Can't reproduce the result

ZzZZCHS / Chat-Scene

Code for "Chat-Scene: Bridging 3D Scene and Large Language Models with Object Identifiers" (NeurIPS 2024)

MIT License

113 stars 8 forks source link

Can't reproduce the result #38

Closed WinterCodeForEverything closed 3 months ago

WinterCodeForEverything commented 3 months ago

I run the training and evaluation code and find the result on ScanRefer and Multi3DRefer are exectly bad, I'm not sure is there any bug in the code

Such as, I'm curious why obj_id are different between training and evalutation in prepare_scanrefer_annos.py, is this a bug?

ZzZZCHS commented 3 months ago

Did you change any training config such as the GPU number? Since the learning rate is multiplied by GPU number here, we find that the results are currently unproducible when setting GPU numer to 8 (we got the similar results as yours with very low grounding performance).

If you did not change any config, maybe you can try a lower max_grad_norm here. We use max_grad_norm=0.01 in recent experiments and it seems to be more stable.

This code snippet has no bug. Actually the "obj_id" in train annotation is not used during training, and the "obj_id" in val annotation is representing the id of the gt object in the gt segmentations, which will be used to retrieve the gt bbox for calculating the IoU.

ZCMax commented 3 months ago

Did you change any training config such as the GPU number? Since the learning rate is multiplied by GPU number here, we find that the results are currently unproducible when setting GPU numer to 8 (we got the similar results as yours with very low grounding performance).

If you did not change any config, maybe you can try a lower max_grad_norm here. We use max_grad_norm=0.01 in recent experiments and it seems to be more stable.

This code snippet has no bug. Actually the "obj_id" in train annotation is not used during training, and the "obj_id" in val annotation is representing the id of the gt object in the gt segmentations, which will be used to retrieve the gt bbox for calculating the IoU.

That's an interesting phenomenon, it seems like doubling the GPU number from 4 to 8 would have a huge impact on the grounding tasks? just because the 2x learning rate?

ZzZZCHS commented 3 months ago

The grounding and captioning tasks are all based on object ids. So the low performance indicates that the object id is not well-trained, and we can't directly observe this from the loss curve (the loss curve looks normal when it produces poor grounding results).
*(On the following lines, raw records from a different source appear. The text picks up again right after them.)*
===== src/rtl/muldiv_pkg.sv =====
// Shared encodings for the iterative multiply/divide unit: M-extension
// func3 codes and the 2-bit FSM state encoding.
package muldiv_pkg;

  localparam logic [2:0] F_MUL    = 3'b000;
  localparam logic [2:0] F_MULH   = 3'b001;
  localparam logic [2:0] F_MULHSU = 3'b010;
  localparam logic [2:0] F_MULHU  = 3'b011;
  localparam logic [2:0] F_DIV    = 3'b100;
  localparam logic [2:0] F_DIVU   = 3'b101;
  localparam logic [2:0] F_REM    = 3'b110;
  localparam logic [2:0] F_REMU   = 3'b111;

  typedef enum logic [1:0] {
    IDLE = 2'd0,
    CALC = 2'd1,
    FIX  = 2'd2,
    DONE = 2'd3
  } state_t;

endpackage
We've did some ablation studies but still haven't found the true reason. Basically, I think a possible reason is about data scale. Current data (number and diversity) is not enough for feeding the trainable weights and the model may be trained towards a wrong direction that neglects the learning of object ids (the process could be vulnerable to learning rate). So we may plan to add more data in the future, especially those designed for learning object ids.

Nonetheless, It's not that hard to reproduce the reported results if you stick to our training config.

WinterCodeForEverything commented 3 months ago

Thanks for your explain, I didn't change the GPU number but do the following change in run.sh because I can't install slurm

In the evaulation stage it hints: WARNING 2024-08-07T14:34:51 | py.warnings: /data/projects/15003900/Chat-3D-v2/utils/distributed.py:18: UserWarning: do_sample is set to False. However, top_p is set to 0.6 -- this flag is only used in sample-based generation modes. You should set do_sample=True or unset top_p. builtin_warn(*args, **kwargs) Is this the reason?

ZzZZCHS commented 3 months ago

It looks no problem. Can I see your training log (the train.log file under output directory)?

I'm re-training this code today to see if it can be reproduced in my environment now. Maybe we can compare the training log to find some difference.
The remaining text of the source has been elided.